**Exercise description:** Starting at the line that contains "-353,29 +353,24 @@" in the listing below, write out every line word for word until you have written the line that contains "[127:0] res_pre, res2;".

Data shown Block Start

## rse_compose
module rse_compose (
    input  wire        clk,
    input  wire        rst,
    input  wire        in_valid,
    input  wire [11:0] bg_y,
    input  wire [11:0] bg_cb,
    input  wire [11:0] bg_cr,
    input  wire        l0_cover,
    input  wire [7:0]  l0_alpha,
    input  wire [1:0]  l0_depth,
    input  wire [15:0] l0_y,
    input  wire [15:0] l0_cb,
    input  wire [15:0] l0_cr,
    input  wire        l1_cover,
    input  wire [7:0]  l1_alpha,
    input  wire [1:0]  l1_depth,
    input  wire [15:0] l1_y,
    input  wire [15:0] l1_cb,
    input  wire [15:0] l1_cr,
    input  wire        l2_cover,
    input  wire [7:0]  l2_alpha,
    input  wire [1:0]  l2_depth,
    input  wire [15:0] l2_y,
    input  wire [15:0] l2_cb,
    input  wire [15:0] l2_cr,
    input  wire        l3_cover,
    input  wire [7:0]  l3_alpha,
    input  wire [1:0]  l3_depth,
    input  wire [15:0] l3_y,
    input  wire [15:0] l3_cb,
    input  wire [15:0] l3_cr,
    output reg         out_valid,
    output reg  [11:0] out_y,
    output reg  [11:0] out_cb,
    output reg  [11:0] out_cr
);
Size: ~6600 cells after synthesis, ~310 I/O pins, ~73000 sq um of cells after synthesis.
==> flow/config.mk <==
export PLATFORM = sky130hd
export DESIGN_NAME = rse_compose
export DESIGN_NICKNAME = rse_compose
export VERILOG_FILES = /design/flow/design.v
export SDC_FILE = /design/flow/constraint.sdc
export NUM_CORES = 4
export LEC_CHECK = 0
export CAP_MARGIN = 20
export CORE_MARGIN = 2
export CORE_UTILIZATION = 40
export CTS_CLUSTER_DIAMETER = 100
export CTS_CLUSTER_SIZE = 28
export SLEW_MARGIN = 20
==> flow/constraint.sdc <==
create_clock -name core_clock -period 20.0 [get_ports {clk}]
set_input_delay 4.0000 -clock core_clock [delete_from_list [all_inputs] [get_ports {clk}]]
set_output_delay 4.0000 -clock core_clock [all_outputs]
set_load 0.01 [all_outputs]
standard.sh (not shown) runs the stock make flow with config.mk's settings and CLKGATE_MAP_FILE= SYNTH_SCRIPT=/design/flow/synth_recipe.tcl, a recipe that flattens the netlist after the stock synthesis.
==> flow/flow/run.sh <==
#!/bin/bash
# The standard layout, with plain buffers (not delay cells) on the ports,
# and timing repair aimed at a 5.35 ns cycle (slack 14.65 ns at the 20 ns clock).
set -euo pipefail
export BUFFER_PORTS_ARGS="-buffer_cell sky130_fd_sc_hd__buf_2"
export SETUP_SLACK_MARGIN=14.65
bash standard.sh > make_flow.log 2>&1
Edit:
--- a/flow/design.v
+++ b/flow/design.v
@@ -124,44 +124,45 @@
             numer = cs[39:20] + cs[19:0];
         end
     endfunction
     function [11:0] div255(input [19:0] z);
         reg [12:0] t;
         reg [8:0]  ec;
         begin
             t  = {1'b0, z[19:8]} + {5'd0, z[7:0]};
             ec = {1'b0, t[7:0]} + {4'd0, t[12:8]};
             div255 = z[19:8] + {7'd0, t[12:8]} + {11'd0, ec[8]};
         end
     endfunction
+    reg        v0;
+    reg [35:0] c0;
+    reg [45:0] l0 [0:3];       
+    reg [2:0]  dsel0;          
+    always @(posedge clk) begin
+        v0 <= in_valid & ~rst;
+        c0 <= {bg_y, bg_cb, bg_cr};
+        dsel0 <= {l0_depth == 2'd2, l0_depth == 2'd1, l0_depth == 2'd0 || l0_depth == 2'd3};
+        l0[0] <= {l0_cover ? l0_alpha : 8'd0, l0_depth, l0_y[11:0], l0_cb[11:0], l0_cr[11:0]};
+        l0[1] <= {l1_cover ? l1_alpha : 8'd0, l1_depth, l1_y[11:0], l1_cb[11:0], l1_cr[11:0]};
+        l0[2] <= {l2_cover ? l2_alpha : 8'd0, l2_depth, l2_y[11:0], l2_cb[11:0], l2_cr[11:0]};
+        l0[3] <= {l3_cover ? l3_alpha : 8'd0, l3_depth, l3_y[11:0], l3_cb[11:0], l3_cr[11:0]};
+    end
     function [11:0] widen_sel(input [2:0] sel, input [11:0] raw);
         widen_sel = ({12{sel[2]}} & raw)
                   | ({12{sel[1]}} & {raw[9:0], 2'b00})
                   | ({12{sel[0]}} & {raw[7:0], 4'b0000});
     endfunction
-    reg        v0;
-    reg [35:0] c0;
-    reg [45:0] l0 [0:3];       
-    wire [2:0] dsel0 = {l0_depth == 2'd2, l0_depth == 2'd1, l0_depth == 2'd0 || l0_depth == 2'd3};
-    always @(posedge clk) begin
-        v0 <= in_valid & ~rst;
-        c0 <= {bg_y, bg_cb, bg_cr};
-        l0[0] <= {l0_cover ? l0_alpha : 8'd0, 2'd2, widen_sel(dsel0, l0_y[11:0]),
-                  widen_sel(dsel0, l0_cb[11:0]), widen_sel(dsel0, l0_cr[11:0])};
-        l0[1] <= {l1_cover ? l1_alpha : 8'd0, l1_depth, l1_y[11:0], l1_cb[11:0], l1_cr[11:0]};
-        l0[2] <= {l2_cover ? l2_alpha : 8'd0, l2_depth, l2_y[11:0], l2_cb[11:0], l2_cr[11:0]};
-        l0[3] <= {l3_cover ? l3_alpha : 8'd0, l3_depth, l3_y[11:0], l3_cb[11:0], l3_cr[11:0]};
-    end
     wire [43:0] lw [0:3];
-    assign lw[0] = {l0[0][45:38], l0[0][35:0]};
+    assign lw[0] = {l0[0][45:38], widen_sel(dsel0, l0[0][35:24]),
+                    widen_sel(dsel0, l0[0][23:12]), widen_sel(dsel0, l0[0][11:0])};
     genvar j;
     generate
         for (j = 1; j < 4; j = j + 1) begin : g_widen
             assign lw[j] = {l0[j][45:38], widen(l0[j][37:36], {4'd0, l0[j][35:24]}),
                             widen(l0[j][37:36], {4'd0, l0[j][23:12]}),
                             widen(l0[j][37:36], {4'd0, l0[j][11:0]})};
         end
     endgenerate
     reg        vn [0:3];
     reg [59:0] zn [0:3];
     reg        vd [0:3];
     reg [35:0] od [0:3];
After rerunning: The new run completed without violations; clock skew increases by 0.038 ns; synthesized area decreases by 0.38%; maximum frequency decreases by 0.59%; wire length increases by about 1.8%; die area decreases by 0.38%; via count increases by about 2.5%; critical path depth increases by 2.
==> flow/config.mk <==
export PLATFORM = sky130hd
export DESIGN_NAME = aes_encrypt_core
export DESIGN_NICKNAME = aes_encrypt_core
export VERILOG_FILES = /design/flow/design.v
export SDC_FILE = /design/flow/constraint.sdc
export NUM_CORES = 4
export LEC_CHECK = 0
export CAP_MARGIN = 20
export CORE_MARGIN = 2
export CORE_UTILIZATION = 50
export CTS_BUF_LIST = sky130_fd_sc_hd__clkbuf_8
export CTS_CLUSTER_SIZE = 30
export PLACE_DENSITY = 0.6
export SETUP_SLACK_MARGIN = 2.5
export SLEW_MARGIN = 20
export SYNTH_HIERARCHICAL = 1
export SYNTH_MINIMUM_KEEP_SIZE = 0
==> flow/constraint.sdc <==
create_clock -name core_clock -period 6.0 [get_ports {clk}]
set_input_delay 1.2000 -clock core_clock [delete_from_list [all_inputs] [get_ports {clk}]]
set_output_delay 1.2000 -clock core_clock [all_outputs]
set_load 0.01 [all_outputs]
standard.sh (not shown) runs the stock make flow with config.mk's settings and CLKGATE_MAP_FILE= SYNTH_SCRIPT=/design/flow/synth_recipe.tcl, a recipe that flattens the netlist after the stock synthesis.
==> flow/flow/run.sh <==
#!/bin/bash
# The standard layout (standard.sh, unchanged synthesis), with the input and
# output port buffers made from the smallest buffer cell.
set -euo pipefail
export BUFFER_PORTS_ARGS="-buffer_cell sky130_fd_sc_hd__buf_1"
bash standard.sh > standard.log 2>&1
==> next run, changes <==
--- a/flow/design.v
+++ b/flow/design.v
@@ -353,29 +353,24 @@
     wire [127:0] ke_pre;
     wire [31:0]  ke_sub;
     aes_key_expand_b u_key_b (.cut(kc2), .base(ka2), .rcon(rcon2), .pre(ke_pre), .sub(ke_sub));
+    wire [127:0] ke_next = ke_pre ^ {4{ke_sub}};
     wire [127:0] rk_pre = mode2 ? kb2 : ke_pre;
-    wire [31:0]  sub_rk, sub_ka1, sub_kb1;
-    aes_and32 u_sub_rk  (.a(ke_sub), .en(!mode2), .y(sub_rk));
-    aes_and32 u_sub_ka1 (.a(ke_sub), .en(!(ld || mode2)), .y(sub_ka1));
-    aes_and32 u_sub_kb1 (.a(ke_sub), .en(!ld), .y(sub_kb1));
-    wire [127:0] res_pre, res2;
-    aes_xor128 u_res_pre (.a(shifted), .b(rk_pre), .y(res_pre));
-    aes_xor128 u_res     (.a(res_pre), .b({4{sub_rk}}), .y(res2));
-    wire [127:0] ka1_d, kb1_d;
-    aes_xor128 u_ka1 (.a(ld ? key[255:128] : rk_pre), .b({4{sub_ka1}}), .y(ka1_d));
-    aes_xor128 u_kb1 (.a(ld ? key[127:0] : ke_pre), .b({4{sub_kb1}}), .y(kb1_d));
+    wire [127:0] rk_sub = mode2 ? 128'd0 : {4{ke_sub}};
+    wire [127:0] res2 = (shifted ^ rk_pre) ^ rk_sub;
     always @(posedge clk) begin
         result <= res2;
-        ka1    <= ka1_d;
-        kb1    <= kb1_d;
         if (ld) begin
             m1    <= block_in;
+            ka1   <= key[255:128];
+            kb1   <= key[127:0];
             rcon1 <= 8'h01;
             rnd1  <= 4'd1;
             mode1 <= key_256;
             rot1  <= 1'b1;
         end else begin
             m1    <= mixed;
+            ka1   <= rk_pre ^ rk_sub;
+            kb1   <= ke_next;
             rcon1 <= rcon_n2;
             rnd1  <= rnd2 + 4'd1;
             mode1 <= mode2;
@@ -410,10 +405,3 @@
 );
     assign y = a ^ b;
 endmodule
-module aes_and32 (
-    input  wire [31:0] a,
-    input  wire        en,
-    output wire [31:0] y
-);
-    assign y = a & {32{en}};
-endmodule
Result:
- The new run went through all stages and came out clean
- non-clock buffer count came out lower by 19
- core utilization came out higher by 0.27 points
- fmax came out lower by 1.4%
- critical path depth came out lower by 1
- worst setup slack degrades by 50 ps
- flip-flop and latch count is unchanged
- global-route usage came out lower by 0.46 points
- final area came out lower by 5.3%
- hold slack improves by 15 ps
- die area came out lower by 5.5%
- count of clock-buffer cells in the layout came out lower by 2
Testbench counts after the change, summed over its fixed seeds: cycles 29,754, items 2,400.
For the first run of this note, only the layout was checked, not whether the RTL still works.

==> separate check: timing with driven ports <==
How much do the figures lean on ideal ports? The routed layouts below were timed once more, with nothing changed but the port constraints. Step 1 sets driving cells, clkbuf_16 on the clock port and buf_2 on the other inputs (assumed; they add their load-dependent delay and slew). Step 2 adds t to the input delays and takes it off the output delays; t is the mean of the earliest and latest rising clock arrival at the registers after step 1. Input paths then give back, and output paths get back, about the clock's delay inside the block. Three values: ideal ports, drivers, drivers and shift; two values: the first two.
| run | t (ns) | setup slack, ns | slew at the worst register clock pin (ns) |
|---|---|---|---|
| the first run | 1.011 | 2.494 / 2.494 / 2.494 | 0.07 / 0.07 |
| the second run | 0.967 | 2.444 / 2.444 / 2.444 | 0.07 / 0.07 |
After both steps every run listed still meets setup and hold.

Data shown Block End

**Exercise answer:**
@@ -353,29 +353,24 @@
     wire [127:0] ke_pre;
     wire [31:0]  ke_sub;
     aes_key_expand_b u_key_b (.cut(kc2), .base(ka2), .rcon(rcon2), .pre(ke_pre), .sub(ke_sub));
+    wire [127:0] ke_next = ke_pre ^ {4{ke_sub}};
     wire [127:0] rk_pre = mode2 ? kb2 : ke_pre;
-    wire [31:0]  sub_rk, sub_ka1, sub_kb1;
-    aes_and32 u_sub_rk  (.a(ke_sub), .en(!mode2), .y(sub_rk));
-    aes_and32 u_sub_ka1 (.a(ke_sub), .en(!(ld || mode2)), .y(sub_ka1));
-    aes_and32 u_sub_kb1 (.a(ke_sub), .en(!ld), .y(sub_kb1));
-    wire [127:0] res_pre, res2;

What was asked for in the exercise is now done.